[config.mk]
export PLATFORM = sky130hd
export DESIGN_NAME = pwm_pair_outstage
export DESIGN_NICKNAME = d
export VERILOG_FILES = /design/src/rtl/pwm_os_pkg.sv /design/src/rtl/dz_delay.sv /design/src/rtl/pin_stage.sv /design/src/rtl/pwm_pair_outstage.sv
export SDC_FILE = /design/constraint.sdc
export NUM_CORES = 1
export LEC_CHECK = 0
export ABC_AREA = 0
export BUFFER_PORTS_ARGS = -buffer_cell sky130_fd_sc_hd__buf_2
export CAP_MARGIN = 20
export CORE_ASPECT_RATIO = 0.8
export CORE_MARGIN = 4
export CORE_UTILIZATION = 55
export DETAILED_ROUTE_END_ITERATION = 8
export HOLD_SLACK_MARGIN = 0.1
export PLACE_DENSITY = 0.89
export SKIP_LAST_GASP = 1
export SLEW_MARGIN = 20
export SYNTH_ARGS = -nofsm -noshare
export SYNTH_HDL_FRONTEND = slang
export SYNTH_SLANG_ARGS = --single-unit
[constraint.sdc]
create_clock -name clk -period 4.96 [get_ports clk]
set_input_delay 0.248 -clock clk [delete_from_list [all_inputs] [get_ports clk]]
set_output_delay 0.248 -clock clk [all_outputs]
set_load 0.02 [all_outputs]
[src/rtl/lc_busy.sv]
module lc_busy (
  input  logic clk,
  input  logic rst_n,
  input  logic set_i,
  input  logic clr_i,
  output logic busy_o
);
  logic busy_q;

  always_ff @(posedge clk) begin
    if (!rst_n)     busy_q <= 1'b0;
    else if (set_i) busy_q <= 1'b1;
    else if (clr_i) busy_q <= 1'b0;
  end

  assign busy_o = busy_q;
endmodule

[src/rtl/lc_kick.sv]
module lc_kick (
  input  logic clk,
  input  logic rst_n,
  input  logic launch_i,
  input  logic body_done_i,
  output logic pulse_o,
  output logic pend_o
);
  logic fire_q;
  logic pend_q;

  // The pulse is registered, so it lasts exactly one cycle per launch.
  always_ff @(posedge clk) begin
    if (!rst_n) fire_q <= 1'b0;
    else        fire_q <= launch_i;
  end

  // The pending flag covers the gap until the child drops its done line.
  always_ff @(posedge clk) begin
    if (!rst_n)            pend_q <= 1'b0;
    else if (launch_i)     pend_q <= 1'b1;
    else if (!body_done_i) pend_q <= 1'b0;
  end

  assign pulse_o = fire_q;
  assign pend_o  = pend_q;
endmodule

[src/rtl/lc_brk_latch.sv]
module lc_brk_latch #(
  parameter bit ENABLE = 1'b1
) (
  input  logic clk,
  input  logic rst_n,
  input  logic busy_i,
  input  logic brk_i,
  input  logic clr_i,
  output logic seen_o
);
  generate
    if (ENABLE) begin : g_brk
      logic hold_q;
      always_ff @(posedge clk) begin
        if (!rst_n)                hold_q <= 1'b0;
        else if (clr_i)            hold_q <= 1'b0;
        else if (busy_i && brk_i)  hold_q <= 1'b1;
      end
      assign seen_o = hold_q || (busy_i && brk_i);
    end else begin : g_nobrk
      logic unused_brk;
      assign unused_brk = &{1'b0, clk, rst_n, busy_i, brk_i, clr_i};
      assign seen_o = 1'b0;
    end
  endgenerate
endmodule

[src/rtl/loop_while_ctrl.sv]
module loop_while_ctrl #(
  parameter bit HAS_BREAK    = 1'b1,
  parameter bit HAS_CONTINUE = 1'b1
) (
  input  logic clk,
  input  logic rst_n,
  input  logic start_i,
  output logic done_o,
  input  logic cond_i,
  input  logic brk_i,
  input  logic cont_i,
  output logic body_start_o,
  input  logic body_done_i
);
  import lc_pkg::*;

  // Named internal events used by the checker.
  logic    busy_q;
  logic    pend_w;
  logic    accept_w;
  logic    go_first_w;
  logic    at_end_w;
  logic    cont_w;
  logic    brk_seen_w;
  lc_dec_e dec_w;
  logic    again_w;
  logic    exit_w;
  logic    launch_w;

  assign done_o     = !busy_q;
  assign accept_w   = start_i && !busy_q;
  assign go_first_w = accept_w && cond_i;
  assign at_end_w   = busy_q && body_done_i && !pend_w;

  generate
    if (HAS_CONTINUE) begin : g_cont
      assign cont_w = cont_i;
    end else begin : g_nocont
      logic unused_cont;
      assign unused_cont = cont_i;
      assign cont_w = 1'b0;
    end
  endgenerate

  assign dec_w    = lc_decide(at_end_w, cond_i, cont_w, brk_seen_w);
  assign again_w  = (dec_w == DEC_AGAIN);
  assign exit_w   = (dec_w == DEC_EXIT);
  assign launch_w = go_first_w || again_w;

  lc_busy u_busy (
    .clk    (clk),
    .rst_n  (rst_n),
    .set_i  (go_first_w),
    .clr_i  (exit_w),
    .busy_o (busy_q)
  );

  lc_kick u_kick (
    .clk         (clk),
    .rst_n       (rst_n),
    .launch_i    (launch_w),
    .body_done_i (body_done_i),
    .pulse_o     (body_start_o),
    .pend_o      (pend_w)
  );

  lc_brk_latch #(.ENABLE(HAS_BREAK)) u_brk (
    .clk    (clk),
    .rst_n  (rst_n),
    .busy_i (busy_q),
    .brk_i  (brk_i),
    .clr_i  (exit_w),
    .seen_o (brk_seen_w)
  );
endmodule

[config.mk]
export PLATFORM = sky130hd
export DESIGN_NAME = loop_while_ctrl
export DESIGN_NICKNAME = d
export VERILOG_FILES = /design/src/rtl/lc_pkg.sv /design/src/rtl/lc_busy.sv /design/src/rtl/lc_kick.sv /design/src/rtl/lc_brk_latch.sv /design/src/rtl/loop_while_ctrl.sv
export SDC_FILE = /design/constraint.sdc
export NUM_CORES = 1
export LEC_CHECK = 0
export BUFFER_PORTS_ARGS = -buffer_cell sky130_fd_sc_hd__clkbuf_2
export CELL_PAD_IN_SITES_DETAIL_PLACEMENT = 1
export CELL_PAD_IN_SITES_GLOBAL_PLACEMENT = 2
export CORE_AREA = 4 4 41 43
export CTS_BUF_LIST = sky130_fd_sc_hd__clkbuf_16
export CTS_CLUSTER_DIAMETER = 200
export DETAILED_ROUTE_END_ITERATION = 6
export DIE_AREA = 0 0 45 47
export PLACE_DENSITY_LB_ADDON = 0.1
export RECOVER_POWER = 25
export SYNTH_ARGS = -nofsm -noshare
export SYNTH_HDL_FRONTEND = slang
export SYNTH_SLANG_ARGS = --single-unit
[constraint.sdc]
create_clock -name clk -period 2.16 [get_ports clk]
set_clock_uncertainty 0.1 [all_clocks]
set_input_delay 0.216 -clock clk [delete_from_list [all_inputs] [get_ports clk]]
set_output_delay 0.216 -clock clk [all_outputs]
set_load 0.1 [all_outputs]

Task item ->
Which of the lines in the material carry the string "begin"? Pull them out.

Solution for this exercise ->
  always_ff @(posedge clk) begin
  always_ff @(posedge clk) begin
  always_ff @(posedge clk) begin
    if (ENABLE) begin : g_brk
      always_ff @(posedge clk) begin
    end else begin : g_nobrk
    if (HAS_CONTINUE) begin : g_cont
    end else begin : g_nocont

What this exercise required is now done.